- From: Jason Karns <jason.karns@gmail.com>
- Date: Tue, 26 Aug 2008 09:11:06 -0400
- To: "Ian Hickson" <ian@hixie.ch>
- Cc: "Julian Reschke" <julian.reschke@gmx.de>, "Harry Halpin" <hhalpin@ibiblio.org>, "Danny Ayers" <danny.ayers@gmail.com>, "Dan Connolly" <connolly@w3.org>, "Booth, David (HP Software - Boston)" <dbooth@hp.com>, "public-grddl-comments@w3.org" <public-grddl-comments@w3.org>
On Mon, Aug 25, 2008 at 4:12 PM, Ian Hickson <ian@hixie.ch> wrote: > > > Users have not used profile="" for any of the other vocabularies on any > sort of consistent basis, so there's no reason to think they'd do anything > different for new vocabularies. > > > Based on the existing profiles, it hardly ever happens.
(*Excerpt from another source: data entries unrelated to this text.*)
### config.mk
export PLATFORM = sky130hd
export DESIGN_NAME = stream_rr_arbiter_flat
export DESIGN_NICKNAME = d
export VERILOG_FILES = /design/src/rtl/stream_rr_arbiter_pkg.sv /design/src/rtl/stream_rr_arbiter_if.sv /design/src/rtl/stream_rr_arbiter_rr_select.sv /design/src/rtl/stream_rr_arbiter.sv /design/src/flat_wrapper.sv
export SDC_FILE = /design/constraint.sdc
export NUM_CORES = 1
export LEC_CHECK = 0
export ABC_AREA = 1
export BUFFER_PORTS_ARGS = -buffer_cell sky130_fd_sc_hd__buf_2
export CAP_MARGIN = 5
export CORE_UTILIZATION = 38
export DETAILED_ROUTE_END_ITERATION = 16
export GPL_ROUTABILITY_DRIVEN = 0
export GPL_TIMING_DRIVEN = 0
export PLACE_DENSITY = 0.72
export SYNTH_ARGS = -nofsm -noshare
export SYNTH_HDL_FRONTEND = slang
export SYNTH_SLANG_ARGS = --single-unit
### constraint.sdc
create_clock -name aclk -period 2.5 [get_ports aclk]
set_clock_uncertainty 0.2 [all_clocks]
set_input_delay 0.125 -clock aclk [delete_from_list [all_inputs] [get_ports aclk]]
set_output_delay 0.125 -clock aclk [all_outputs]
set_load 0.02 [all_outputs]
### src/rtl/stream_rr_arbiter_pkg.sv
// Shared types and defaults for the round-robin stream arbiter.
// State encoding, default geometry and a width helper used across the slice.
package stream_rr_arbiter_pkg;

    localparam int DEF_NUM_SRC = 4;
    localparam int DEF_WIDTH   = 32;

    typedef enum logic {
        IDLE = 1'b0,
        LOCK = 1'b1
    } arb_state_e;

    // Index width for a source count; kept at least 1 so a single-source build still has a port.
    function automatic int src_w(input int n);
        return (n > 1) ? $clog2(n) : 1;
    endfunction

endpackage
`src/rtl/led_pattern_sequencer.sv`:
```
// LED pattern sequencer: debounced 3-bit mode select drives one of five
// tick-paced animations or a manual pass-through onto a registered LED bus.
module led_pattern_sequencer #(
   parameter int NUM_LEDS        = 4,
   parameter int TICK_DIV        = 25000000,
   parameter int DEBOUNCE_CYCLES = 1000000
) (
   input  logic                clk,
   input  logic                rst_n,
   input  logic [2:0]          sw_mode,
   input  logic [NUM_LEDS-1:0] sw_data,
   output logic [NUM_LEDS-1:0] led,
   output logic [2:0]          mode,
   output logic                mode_change
);

   typedef enum logic [2:0] {
      MODE_CYCLE  = 3'd0,
      MODE_LFSR   = 3'd1,
      MODE_BLINK  = 3'd2,
      MODE_BOUNCE = 3'd3,
      MODE_COUNT  = 3'd4,
      MODE_MAN5   = 3'd5,
      MODE_MAN6   = 3'd6,
      MODE_MAN7   = 3'd7
   } mode_e;

   localparam int                  TICK_W    = (TICK_DIV > 1) ? $clog2(TICK_DIV) : 1;
   localparam int                  DB_W      = (DEBOUNCE_CYCLES > 1) ? $clog2(DEBOUNCE_CYCLES) : 1;
   localparam logic [TICK_W-1:0]   TICK_MAX  = TICK_W'(TICK_DIV - 1);
   localparam logic [DB_W-1:0]     DB_MAX    = DB_W'(DEBOUNCE_CYCLES - 1);
   localparam logic [15:0]         LFSR_SEED = 16'hACE1;
   localparam logic [NUM_LEDS-1:0] BIT0      = NUM_LEDS'(1);

   logic [2:0]          sync_meta;
   logic [2:0]          sync_mode;
   logic [2:0]          sync_prev;
   logic [DB_W-1:0]     db_cnt;
   logic [TICK_W-1:0]   tick_cnt;
   mode_e               mode_q;
   logic                mode_load;
   logic                tick;
   logic [NUM_LEDS-1:0] cyc_pat;
   logic [NUM_LEDS-1:0] bnc_pat;
   logic                bnc_up;
   logic [NUM_LEDS-1:0] cnt_pat;
   logic                blink_on;
   logic [15:0]         lfsr;
   logic [NUM_LEDS-1:0] pat_sel;

   assign mode_load = (db_cnt == DB_MAX) && (sync_mode != mode_q);
   assign tick      = (tick_cnt == TICK_MAX);
   assign mode      = mode_q;

   // Two-flop synchroniser feeds a stability counter; a new mode is only
   // accepted once sync_mode has held a different value long enough.
   always_ff @(posedge clk or negedge rst_n) begin
      if (!rst_n) begin
         sync_meta   <= '0;
         sync_mode   <= '0;
         sync_prev   <= '0;
         db_cnt      <= '0;
         mode_q      <= MODE_CYCLE;
         mode_change <= 1'b0;
      end else begin
         sync_meta   <= sw_mode;
         sync_mode   <= sync_meta;
         sync_prev   <= sync_mode;
         mode_change <= 1'b0;
         if (mode_load) begin
            mode_q      <= mode_e'(sync_mode);
            mode_change <= 1'b1;
            db_cnt      <= '0;
         end else if ((sync_mode == mode_q) || (sync_mode != sync_prev)) begin
            db_cnt <= '0;
         end else begin
            db_cnt <= db_cnt + 1'b1;
         end
      end
   end

   // A mode change restarts the step timer so the new animation gets a full period.
   always_ff @(posedge clk or negedge rst_n) begin
      if (!rst_n) begin
         tick_cnt <= '0;
      end else if (mode_load || tick) begin
         tick_cnt <= '0;
      end else begin
         tick_cnt <= tick_cnt + 1'b1;
      end
   end

   // Only the active animation steps; a mode load takes priority over a coincident tick.
   always_ff @(posedge clk or negedge rst_n) begin
      if (!rst_n) begin
         cyc_pat  <= BIT0;
         bnc_pat  <= BIT0;
         bnc_up   <= 1'b1;
         cnt_pat  <= '0;
         blink_on <= 1'b0;
         lfsr     <= LFSR_SEED;
      end else if (mode_load) begin
         cyc_pat  <= BIT0;
         bnc_pat  <= BIT0;
         bnc_up   <= 1'b1;
         cnt_pat  <= '0;
         blink_on <= 1'b0;
         lfsr     <= LFSR_SEED;
      end else if (tick) begin
         case (mode_q)
            MODE_CYCLE: begin
               cyc_pat <= (cyc_pat << 1) | (cyc_pat >> (NUM_LEDS - 1));
            end
            MODE_LFSR: begin
               lfsr <= {lfsr[14:0], lfsr[15] ^ lfsr[13] ^ lfsr[12] ^ lfsr[10]};
            end
            MODE_BLINK: begin
               blink_on <= ~blink_on;
            end
            MODE_BOUNCE: begin
               // Endpoints turn around immediately so neither end is shown twice.
               if (NUM_LEDS > 1) begin
                  if (bnc_up) begin
                     if (bnc_pat[NUM_LEDS-1]) begin
                        bnc_pat <= bnc_pat >> 1;
                        bnc_up  <= 1'b0;
                     end else begin
                        bnc_pat <= bnc_pat << 1;
                     end
                  end else begin
                     if (bnc_pat[0]) begin
                        bnc_pat <= bnc_pat << 1;
                        bnc_up  <= 1'b1;
                     end else begin
                        bnc_pat <= bnc_pat >> 1;
                     end
                  end
               end
            end
            MODE_COUNT: begin
               cnt_pat <= cnt_pat + 1'b1;
            end
            default: begin
            end
         endcase
      end
   end

   always_comb begin
      pat_sel = sw_data;
      case (mode_q)
         MODE_CYCLE:  pat_sel = cyc_pat;
         MODE_LFSR:   pat_sel = lfsr[NUM_LEDS-1:0];
         MODE_BLINK:  pat_sel = {NUM_LEDS{blink_on}};
         MODE_BOUNCE: pat_sel = bnc_pat;
         MODE_COUNT:  pat_sel = cnt_pat;
         default:     pat_sel = sw_data;
      endcase
   end

   always_ff @(posedge clk or negedge rst_n) begin
      if (!rst_n) begin
         led <= '0;
      end else begin
         led <= pat_sel;
      end
   end

endmodule

```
It seems > reasonable to extrapolate that this will continue to not happen much. > What frustrates me is the number of people who believe we should drop elements and attributes from the spec that don't seem to get much use in practice. What if a new version of HTML came out after 4.01 (let's say 4.1) and let's say it came out around 2002. At that point there was no widespread adoption of web standards and most websites were still being designed using table-based layouts. Using the logic from above, this new 4.1 version of HTML would have been correct to simply drop every under-utilized element and attribute in the entire spec. Taking this to the extreme, and we would have been left with an HTML spec of nothing more than tables and font tags. Clearly the web community as a whole as moved forward from such days. What's to say the community will not engage in widespread use of @profile in the future? (possibly for even more functionality than GRDDL utilizes today?) There needs to be more justification to remove an element or attribute other than "it's not used much". Removing elements that have better semantic alternatives is one such reason, but is not the case with @profile. (Using rel="" is arguably even less semantic as HTML4 already defines @profile for metadata extensibility) I still see no reason that justifies removing @profile especially when there is still such strong community support for it. So without any compelling argument to remove it, what exactly is the harm in keeping it?